The lecture was a chapter from a book, which Captain Mangold is writing upon the civil war in the United States, and was limited to a sketch of the personal character and the military career of General Lee. In the limits of an hour he could not give details of battles, and, indeed, he only sketched the Peninsula campaign. Briefly describing Lee’s birth, family, education and early career in the United States army, and the relations of Virginia to the Union, the lecturer entered directly upon the act of secession, by which Lee felt himself drawn with his State – though with reluctance and even protest — into the vortex of civil war. His skill as an engineer in planning the fortifications of Richmond; his manly modesty when called to the supreme command; his tact in turning the military vanity of Jefferson Davis to the advantage of the army; the energy and secrecy with which he combined his forces so as to out- general McClellan, and the vigorous strategy with which he drove him from the Peninsula; and, when times of disaster came, his fertility in gathering resources, his wisdom in harmonizing the civil with the military authorities, his power of self command, his influence over officers and men, his patient endurance of ill fortune, his desperate struggle against hope, and, at last, his dignified resign to defeat – these all were pictured and illustrated as exhibiting military genius of a high order and entitling Lee to a place in history among the first generals of the world.
Lee’s failure in the offensive was imputed to the intermeddling of Davis with the army; but two defects as a general were ascribed to him personally – an indifference to discipline, and a too kindly consideration for incompetent officers, both resulting from excess of good nature. Captain Mangold was persuaded also that, from first to last, Lee’s heart was not in the cause of secession. This was shown by the letter in which he threw up his commission in the United States army, and by his refusal to make himself military dictator when it became evident that Davis was ruining the Confederacy and the whole South was ready to transfer its allegiance to Lee.

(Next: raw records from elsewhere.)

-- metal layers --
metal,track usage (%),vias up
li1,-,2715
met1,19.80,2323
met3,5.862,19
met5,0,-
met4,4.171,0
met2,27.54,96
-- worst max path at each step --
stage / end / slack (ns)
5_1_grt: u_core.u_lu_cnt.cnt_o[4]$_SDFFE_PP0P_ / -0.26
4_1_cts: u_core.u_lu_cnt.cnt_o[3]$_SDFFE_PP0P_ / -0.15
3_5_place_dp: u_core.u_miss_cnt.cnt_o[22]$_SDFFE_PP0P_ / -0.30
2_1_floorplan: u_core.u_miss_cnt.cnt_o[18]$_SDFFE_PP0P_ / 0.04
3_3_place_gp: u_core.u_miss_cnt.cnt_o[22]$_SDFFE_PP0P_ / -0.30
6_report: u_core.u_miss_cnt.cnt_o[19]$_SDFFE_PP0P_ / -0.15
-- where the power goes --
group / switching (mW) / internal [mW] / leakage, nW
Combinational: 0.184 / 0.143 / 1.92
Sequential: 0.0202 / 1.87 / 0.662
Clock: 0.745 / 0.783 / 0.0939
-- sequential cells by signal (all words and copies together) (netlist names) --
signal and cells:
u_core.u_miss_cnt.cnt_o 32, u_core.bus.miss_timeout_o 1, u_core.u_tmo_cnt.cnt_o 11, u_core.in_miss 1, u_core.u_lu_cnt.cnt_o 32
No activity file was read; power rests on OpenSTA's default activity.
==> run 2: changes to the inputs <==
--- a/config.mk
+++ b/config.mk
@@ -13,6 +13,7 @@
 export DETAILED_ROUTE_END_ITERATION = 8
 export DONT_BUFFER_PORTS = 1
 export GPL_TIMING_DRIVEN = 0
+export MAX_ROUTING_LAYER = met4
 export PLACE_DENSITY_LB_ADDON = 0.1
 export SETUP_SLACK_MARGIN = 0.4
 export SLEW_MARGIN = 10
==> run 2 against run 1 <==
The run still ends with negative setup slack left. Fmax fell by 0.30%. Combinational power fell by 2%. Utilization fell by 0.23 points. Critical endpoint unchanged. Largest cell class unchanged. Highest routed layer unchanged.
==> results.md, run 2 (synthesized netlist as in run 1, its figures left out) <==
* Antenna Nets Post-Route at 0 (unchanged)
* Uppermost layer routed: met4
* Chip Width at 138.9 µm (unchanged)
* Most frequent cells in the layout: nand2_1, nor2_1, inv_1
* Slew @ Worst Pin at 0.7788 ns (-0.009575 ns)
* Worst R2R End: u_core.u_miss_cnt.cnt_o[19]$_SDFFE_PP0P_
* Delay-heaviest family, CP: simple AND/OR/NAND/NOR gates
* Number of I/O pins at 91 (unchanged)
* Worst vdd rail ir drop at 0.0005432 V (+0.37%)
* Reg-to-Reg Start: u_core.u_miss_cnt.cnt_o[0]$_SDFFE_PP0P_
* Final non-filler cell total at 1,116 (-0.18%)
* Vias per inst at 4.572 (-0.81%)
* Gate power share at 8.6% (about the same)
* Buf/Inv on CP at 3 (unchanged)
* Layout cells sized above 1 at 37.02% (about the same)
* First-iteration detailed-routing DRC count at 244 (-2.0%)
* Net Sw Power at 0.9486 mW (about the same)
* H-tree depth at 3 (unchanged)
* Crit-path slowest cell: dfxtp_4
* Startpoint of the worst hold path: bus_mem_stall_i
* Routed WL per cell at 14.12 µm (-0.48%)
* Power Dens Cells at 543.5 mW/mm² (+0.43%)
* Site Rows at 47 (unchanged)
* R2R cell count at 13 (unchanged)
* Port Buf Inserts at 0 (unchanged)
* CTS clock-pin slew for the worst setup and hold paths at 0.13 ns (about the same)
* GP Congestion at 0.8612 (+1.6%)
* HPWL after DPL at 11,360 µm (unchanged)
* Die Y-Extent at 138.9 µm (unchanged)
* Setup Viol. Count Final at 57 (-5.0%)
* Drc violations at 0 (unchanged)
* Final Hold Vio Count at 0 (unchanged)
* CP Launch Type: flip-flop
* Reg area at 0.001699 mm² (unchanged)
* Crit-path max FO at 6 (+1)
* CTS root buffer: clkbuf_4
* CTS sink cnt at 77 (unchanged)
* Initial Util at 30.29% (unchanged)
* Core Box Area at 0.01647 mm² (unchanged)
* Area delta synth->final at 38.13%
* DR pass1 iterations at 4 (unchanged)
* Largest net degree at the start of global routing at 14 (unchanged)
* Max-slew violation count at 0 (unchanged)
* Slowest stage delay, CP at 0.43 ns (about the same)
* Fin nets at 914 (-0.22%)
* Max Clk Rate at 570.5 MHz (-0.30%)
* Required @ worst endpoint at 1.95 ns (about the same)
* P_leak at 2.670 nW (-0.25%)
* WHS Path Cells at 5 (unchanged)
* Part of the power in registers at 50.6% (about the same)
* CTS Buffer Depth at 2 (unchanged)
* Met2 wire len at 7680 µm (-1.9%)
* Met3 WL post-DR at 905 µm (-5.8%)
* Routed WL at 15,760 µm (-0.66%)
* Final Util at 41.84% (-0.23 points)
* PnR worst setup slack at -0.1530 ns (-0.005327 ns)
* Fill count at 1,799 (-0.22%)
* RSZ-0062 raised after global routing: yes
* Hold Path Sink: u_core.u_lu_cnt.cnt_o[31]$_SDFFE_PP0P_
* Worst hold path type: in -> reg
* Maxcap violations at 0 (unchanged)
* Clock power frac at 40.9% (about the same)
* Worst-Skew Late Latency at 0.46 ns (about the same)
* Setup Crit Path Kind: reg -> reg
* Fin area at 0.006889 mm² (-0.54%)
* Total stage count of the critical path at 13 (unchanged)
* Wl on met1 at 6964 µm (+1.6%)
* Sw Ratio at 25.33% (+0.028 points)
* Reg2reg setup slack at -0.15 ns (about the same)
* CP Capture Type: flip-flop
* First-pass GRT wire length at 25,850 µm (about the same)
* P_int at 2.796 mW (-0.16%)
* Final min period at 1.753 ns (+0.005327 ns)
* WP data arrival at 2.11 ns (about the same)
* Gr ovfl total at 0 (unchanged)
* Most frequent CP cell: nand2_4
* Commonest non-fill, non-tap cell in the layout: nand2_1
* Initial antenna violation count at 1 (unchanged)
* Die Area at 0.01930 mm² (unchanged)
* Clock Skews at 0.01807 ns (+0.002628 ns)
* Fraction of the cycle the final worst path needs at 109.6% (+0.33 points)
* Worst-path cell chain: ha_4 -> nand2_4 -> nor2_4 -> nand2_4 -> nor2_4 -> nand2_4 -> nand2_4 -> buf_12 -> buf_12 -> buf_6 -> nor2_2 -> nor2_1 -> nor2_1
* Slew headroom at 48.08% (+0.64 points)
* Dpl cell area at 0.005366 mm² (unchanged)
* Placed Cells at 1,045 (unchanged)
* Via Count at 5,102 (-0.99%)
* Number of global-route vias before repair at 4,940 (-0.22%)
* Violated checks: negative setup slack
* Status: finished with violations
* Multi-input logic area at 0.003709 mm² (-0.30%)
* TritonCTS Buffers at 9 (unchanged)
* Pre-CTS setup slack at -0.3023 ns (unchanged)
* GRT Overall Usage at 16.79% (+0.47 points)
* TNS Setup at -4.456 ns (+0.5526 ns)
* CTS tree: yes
===== src/rtl/color_pkg.sv =====
// rtl/color_pkg.sv - shared types and reset palette for the colour mapper pipeline
package color_pkg;

    typedef struct packed {
        logic [7:0] r;
        logic [7:0] g;
        logic [7:0] b;
    } rgb_t;

    typedef enum logic [1:0] {
        IDLE = 2'd0,
        ON   = 2'd1,
        OFF  = 2'd2
    } flash_state_t;

    localparam rgb_t PAL_BLACK = 24'h000000;
    localparam rgb_t PAL_GRAY  = 24'h808080;
    localparam rgb_t PAL_WHITE = 24'hFFFFFF;
    localparam rgb_t PAL_BG    = 24'h3F007F;

    // The last entry is always the background, even when it aliases a low index.
    function automatic rgb_t pal_reset_entry(input int idx, input int num_colors);
        rgb_t val;
        val = PAL_BLACK;
        if (idx == num_colors - 1) val = PAL_BG;
        else if (idx == 1)         val = PAL_GRAY;
        else if (idx == 2)         val = PAL_WHITE;
        return val;
    endfunction

endpackage


===== src/rtl/line_flash_fsm.sv =====
// rtl/line_flash_fsm.sv - frame-counted line-clear flash sequencer with latched row window
module line_flash_fsm
    import color_pkg::*;
#(
    parameter int FLASH_FRAMES = 8,
    parameter int FLASH_BLINKS = 3
) (
    input  logic       clk_i,
    input  logic       rst_i,
    input  logic       frame_start_i,
    input  logic       flash_req_i,
    input  logic [9:0] flash_y_lo_i,
    input  logic [9:0] flash_y_hi_i,
    output logic       flash_busy_o,
    output logic       flash_on_o,
    output logic [9:0] y_lo_o,
    output logic [9:0] y_hi_o
);

    localparam int FW = $clog2(FLASH_FRAMES) + 1;
    localparam int BW = $clog2(FLASH_BLINKS) + 1;

    flash_state_t  state_q, state_d;
    logic [FW-1:0] frame_q, frame_d;
    logic [BW-1:0] blink_q, blink_d;
    logic [9:0]    lo_q, lo_d, hi_q, hi_d;
    logic          phase_end;

    assign phase_end = frame_start_i && (frame_q == FW'(FLASH_FRAMES - 1));

    always_ff @(posedge clk_i or posedge rst_i) begin
        if (rst_i) begin
            state_q <= IDLE;
            frame_q <= '0;
            blink_q <= '0;
            lo_q    <= '0;
            hi_q    <= '0;
        end else begin
            state_q <= state_d;
            frame_q <= frame_d;
            blink_q <= blink_d;
            lo_q    <= lo_d;
            hi_q    <= hi_d;
        end
    end

    always_comb begin
        state_d = state_q;
        frame_d = frame_q;
        blink_d = blink_q;
        lo_d    = lo_q;
        hi_d    = hi_q;
        case (state_q)
            IDLE: begin
                // A frame_start arriving with the request is not part of the first phase.
                if (flash_req_i) begin
                    lo_d    = flash_y_lo_i;
                    hi_d    = flash_y_hi_i;
                    frame_d = '0;
                    blink_d = '0;
                    state_d = ON;
                end
            end
            ON: begin
                if (phase_end) begin
                    frame_d = '0;
                    blink_d = blink_q + BW'(1);
                    state_d = (blink_q + BW'(1) == BW'(FLASH_BLINKS)) ? IDLE : OFF;
                end else if (frame_start_i) begin
                    frame_d = frame_q + FW'(1);
                end
            end
            OFF: begin
                if (phase_end) begin
                    frame_d = '0;
                    state_d = ON;
                end else if (frame_start_i) begin
                    frame_d = frame_q + FW'(1);
                end
            end
            default: state_d = IDLE;
        endcase
    end

    assign flash_busy_o = (state_q != IDLE);
    assign flash_on_o   = (state_q == ON);
    assign y_lo_o       = lo_q;
    assign y_hi_o       = hi_q;

endmodule


===== src/rtl/color_mapper_pipe.sv =====
// rtl/color_mapper_pipe.sv - 2-stage layer-priority palette mapper with line flash
// Optional GRADIENT_BG_EN: background blue ramps with DrawY, saturating at FF.
module color_mapper_pipe
    import color_pkg::*;
#(
    parameter int NUM_LAYERS   = 4,
    parameter int IDX_W        = 3,
    parameter int FLASH_FRAMES = 8,
    parameter int FLASH_BLINKS = 3
) (
    input  logic                        Clk,
    input  logic                        Reset,
    input  logic                        pix_valid,
    input  logic [9:0]                  DrawX,
    input  logic [9:0]                  DrawY,
    input  logic                        startscreen,
    input  logic                        is_start,
    input  logic [NUM_LAYERS-1:0]       layer_hit,
    input  logic [NUM_LAYERS*IDX_W-1:0] layer_idx,
    input  logic                        frame_start,
    input  logic                        flash_req,
    input  logic [9:0]                  flash_y_lo,
    input  logic [9:0]                  flash_y_hi,
    input  logic                        pal_we,
    input  logic [IDX_W-1:0]            pal_addr,
    input  logic [23:0]                 pal_data,
    output logic [7:0]                  VGA_R,
    output logic [7:0]                  VGA_G,
    output logic [7:0]                  VGA_B,
    output logic                        pix_valid_out,
    output logic                        flash_busy
);

    localparam int               NUM_COLORS = 2 ** IDX_W;
    localparam logic [IDX_W-1:0] BG_IDX     = IDX_W'(NUM_COLORS - 1);

    logic [IDX_W-1:0] idx1_q, idx1_d;
    logic             bg1_q, bg1_d;
    logic             ss1_q;
    logic [9:0]       y1_q;
    logic             valid1_q;
    rgb_t             rgb2_q, rgb2_d;
    logic             valid2_q;
    rgb_t             pal_q [NUM_COLORS];
    logic             flash_on;
    logic [9:0]       y_lo, y_hi;
    logic             unused_drawx;

    assign unused_drawx = ^DrawX;

    line_flash_fsm #(
        .FLASH_FRAMES(FLASH_FRAMES),
        .FLASH_BLINKS(FLASH_BLINKS)
    ) u_flash (
        .clk_i        (Clk),
        .rst_i        (Reset),
        .frame_start_i(frame_start),
        .flash_req_i  (flash_req),
        .flash_y_lo_i (flash_y_lo),
        .flash_y_hi_i (flash_y_hi),
        .flash_busy_o (flash_busy),
        .flash_on_o   (flash_on),
        .y_lo_o       (y_lo),
        .y_hi_o       (y_hi)
    );

    // Scanning from the top layer down lets the lowest-numbered hit win.
    always_comb begin
        idx1_d = BG_IDX;
        bg1_d  = 1'b1;
        if (startscreen) begin
            if (is_start) begin
                idx1_d = '0;
                bg1_d  = 1'b0;
            end
        end else begin
            for (int k = NUM_LAYERS - 1; k >= 0; k--) begin
                if (layer_hit[k]) begin
                    idx1_d = layer_idx[k*IDX_W +: IDX_W];
                    bg1_d  = 1'b0;
                end
            end
        end
    end

    always_ff @(posedge Clk or posedge Reset) begin
        if (Reset) begin
            idx1_q   <= '0;
            bg1_q    <= 1'b0;
            ss1_q    <= 1'b0;
            y1_q     <= '0;
            valid1_q <= 1'b0;
        end else begin
            idx1_q   <= idx1_d;
            bg1_q    <= bg1_d;
            ss1_q    <= startscreen;
            y1_q     <= DrawY;
            valid1_q <= pix_valid;
        end
    end

    // Stage 2 samples the array before this edge's write lands, so a colliding lookup sees old data.
    always_ff @(posedge Clk or posedge Reset) begin
        if (Reset) begin
            for (int i = 0; i < NUM_COLORS; i++) pal_q[i] <= pal_reset_entry(i, NUM_COLORS);
        end else if (pal_we) begin
            pal_q[pal_addr] <= pal_data;
        end
    end

`ifdef GRADIENT_BG_EN
    logic [8:0] b_sum;
`endif

    always_comb begin
        rgb2_d = pal_q[idx1_q];
`ifdef GRADIENT_BG_EN
        b_sum = {1'b0, rgb2_d.b} + {1'b0, y1_q[9:2]};
        if (bg1_q) rgb2_d.b = b_sum[8] ? 8'hFF : b_sum[7:0];
`endif
        if (flash_on && !ss1_q && !bg1_q && (y1_q >= y_lo) && (y1_q <= y_hi)) rgb2_d = PAL_WHITE;
    end

    always_ff @(posedge Clk or posedge Reset) begin
        if (Reset) begin
            rgb2_q   <= PAL_BLACK;
            valid2_q <= 1'b0;
        end else begin
            rgb2_q   <= rgb2_d;
            valid2_q <= valid1_q;
        end
    end

    assign VGA_R         = rgb2_q.r;
    assign VGA_G         = rgb2_q.g;
    assign VGA_B         = rgb2_q.b;
    assign pix_valid_out = valid2_q;

endmodule
<file path="config.mk">
export PLATFORM = sky130hd
export DESIGN_NAME = module_de_bounce
export DESIGN_NICKNAME = d
export VERILOG_FILES = /design/src/rtl/module_de_bounce.sv
export SDC_FILE = /design/constraint.sdc
export NUM_CORES = 1
export LEC_CHECK = 0
export ABC_CLOCK_PERIOD_IN_PS = 3400
export BUFFER_PORTS_ARGS = -buffer_cell sky130_fd_sc_hd__buf_2
export CELL_PAD_IN_SITES_DETAIL_PLACEMENT = 1
export CELL_PAD_IN_SITES_GLOBAL_PLACEMENT = 1
export CORE_AREA = 2 2 39 41
export DETAILED_ROUTE_END_ITERATION = 8
export DIE_AREA = 0 0 41 43
export PLACE_DENSITY_LB_ADDON = 0.2
export SETUP_SLACK_MARGIN = 0.5
export SYNTH_ARGS = -nofsm -noshare
export SYNTH_HDL_FRONTEND = slang
export SYNTH_SLANG_ARGS = --single-unit
export TNS_END_PERCENT = 5
</file>
<file path="constraint.sdc">
create_clock -name clk -period 3.4 [get_ports clk]
set_clock_uncertainty 0.2 [all_clocks]
set_input_delay 0.51 -clock clk [delete_from_list [all_inputs] [get_ports clk]]
set_output_delay 0.51 -clock clk [all_outputs]
set_load 0.01 [all_outputs]
</file>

One point in Lee’s conduct Captain Mangold could not reconcile with the apparent sincerity of his character, nor with the code of military ethics — the violation of his oath as a United States officer. To a Prussian officer the violation of an oath is a crime so damnable as to be inconceivable. Captain Mangold stated fairly the reasons by which Lee justified his action in the trying dilemma in which he was placed; but he could find no ground upon which a Prussian officer could justify or even extenuate such a breach of honor. This must, indeed, remain a melancholy stain upon a name otherwise attested as noble and good. But the North should remember that Lee acted only for himself when secession forced the issue, and did not seek to organize a conspiracy against the government he had sworn to defend. One of the saddest comments on secession is the perversion it gave to such a character. Let the warning live with the memory of Lee!
The prejudice and ignorance exhibited in the above quotation are very singular, especially as coming from an accomplished scholar who writes books to acquaint the European mind with American institutions. The ignorance of foreigners of the geography of the country has become a standing jest. That they should not understand our peculiar political institutions, our complex and novel systems of governments, wheels within wheels, is less strange. This matter of breach of faith, so quietly assumed in this accusation by Captain Mangold and Dr. Thompson, turns entirely upon the character of our governments. To vindicate the South in the late civil war is far from my purpose, and the columns of the Independent or of other Northern journals would not be open to me if I were to make such an attempt. The conquered seldom or never write the accepted histories. The arbitrament of war has settled adversely the question of secession as a peaceful or feasible remedy for wrongs, real or imaginary.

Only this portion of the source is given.